> [Aim of the task]:
Set down, please, exactly the lines below that run from the line with "SIZE_WORD: sized_imm = data_t'(biw_1);" to the line with "case (op_class)", both lines included.

--- START ---

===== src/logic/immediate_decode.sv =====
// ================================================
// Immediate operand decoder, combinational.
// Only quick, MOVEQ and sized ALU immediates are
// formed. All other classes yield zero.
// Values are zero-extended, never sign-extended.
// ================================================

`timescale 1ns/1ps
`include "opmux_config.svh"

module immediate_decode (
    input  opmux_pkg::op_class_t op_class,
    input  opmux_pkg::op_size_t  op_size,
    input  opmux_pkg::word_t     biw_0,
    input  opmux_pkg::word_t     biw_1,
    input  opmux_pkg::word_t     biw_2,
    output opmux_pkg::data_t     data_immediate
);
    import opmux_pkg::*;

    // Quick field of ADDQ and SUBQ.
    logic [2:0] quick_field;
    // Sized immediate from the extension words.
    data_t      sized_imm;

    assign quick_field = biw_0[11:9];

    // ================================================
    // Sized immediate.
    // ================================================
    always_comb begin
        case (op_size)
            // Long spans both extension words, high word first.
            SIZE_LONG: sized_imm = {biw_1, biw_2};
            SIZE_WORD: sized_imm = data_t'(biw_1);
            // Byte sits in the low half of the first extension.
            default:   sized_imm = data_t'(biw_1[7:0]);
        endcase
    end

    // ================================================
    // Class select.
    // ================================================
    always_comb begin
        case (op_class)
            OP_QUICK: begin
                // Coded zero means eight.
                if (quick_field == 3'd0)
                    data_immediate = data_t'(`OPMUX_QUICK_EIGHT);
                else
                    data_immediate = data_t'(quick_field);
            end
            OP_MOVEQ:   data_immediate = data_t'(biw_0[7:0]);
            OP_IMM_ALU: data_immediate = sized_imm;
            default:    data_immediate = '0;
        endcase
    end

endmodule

--- END ---
--- START ---

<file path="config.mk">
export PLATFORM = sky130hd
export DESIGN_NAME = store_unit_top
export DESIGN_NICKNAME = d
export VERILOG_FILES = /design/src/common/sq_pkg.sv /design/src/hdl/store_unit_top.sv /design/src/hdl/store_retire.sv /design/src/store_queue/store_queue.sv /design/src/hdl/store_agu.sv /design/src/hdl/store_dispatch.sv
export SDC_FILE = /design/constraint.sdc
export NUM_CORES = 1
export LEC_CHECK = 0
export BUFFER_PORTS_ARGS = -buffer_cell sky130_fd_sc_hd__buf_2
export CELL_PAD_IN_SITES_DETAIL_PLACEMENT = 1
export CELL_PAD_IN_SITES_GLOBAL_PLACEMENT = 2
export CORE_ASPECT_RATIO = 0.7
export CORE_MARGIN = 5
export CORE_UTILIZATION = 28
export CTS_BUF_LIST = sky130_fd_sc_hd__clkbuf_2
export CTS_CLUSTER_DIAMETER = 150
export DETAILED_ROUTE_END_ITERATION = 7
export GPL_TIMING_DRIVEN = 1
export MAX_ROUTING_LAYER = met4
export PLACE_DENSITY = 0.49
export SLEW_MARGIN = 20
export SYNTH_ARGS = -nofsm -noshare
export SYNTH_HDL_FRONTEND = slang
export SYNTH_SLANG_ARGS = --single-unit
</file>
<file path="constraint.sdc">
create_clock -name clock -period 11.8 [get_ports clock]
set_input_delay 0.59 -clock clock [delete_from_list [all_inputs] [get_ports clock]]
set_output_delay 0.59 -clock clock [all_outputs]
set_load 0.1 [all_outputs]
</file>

--- END ---
--- START ---

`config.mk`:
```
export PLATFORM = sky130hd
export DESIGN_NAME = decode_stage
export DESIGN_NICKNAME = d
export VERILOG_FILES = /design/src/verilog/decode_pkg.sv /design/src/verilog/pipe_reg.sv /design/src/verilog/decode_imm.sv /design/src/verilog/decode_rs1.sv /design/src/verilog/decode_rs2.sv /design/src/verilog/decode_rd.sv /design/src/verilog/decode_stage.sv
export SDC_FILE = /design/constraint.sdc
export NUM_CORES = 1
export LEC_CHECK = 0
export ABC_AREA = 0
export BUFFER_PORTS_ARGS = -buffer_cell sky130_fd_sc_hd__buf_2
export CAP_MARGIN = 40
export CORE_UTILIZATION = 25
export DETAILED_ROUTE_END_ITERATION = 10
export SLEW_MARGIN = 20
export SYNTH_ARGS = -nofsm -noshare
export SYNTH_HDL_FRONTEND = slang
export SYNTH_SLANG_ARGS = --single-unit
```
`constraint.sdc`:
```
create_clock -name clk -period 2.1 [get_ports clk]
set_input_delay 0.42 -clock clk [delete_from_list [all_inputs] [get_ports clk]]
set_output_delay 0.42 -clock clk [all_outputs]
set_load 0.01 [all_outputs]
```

--- END ---

> [Output for this task]:
            SIZE_WORD: sized_imm = data_t'(biw_1);
            // Byte sits in the low half of the first extension.
            default:   sized_imm = data_t'(biw_1[7:0]);
        endcase
    end

    // ================================================
    // Class select.
    // ================================================
    always_comb begin
        case (op_class)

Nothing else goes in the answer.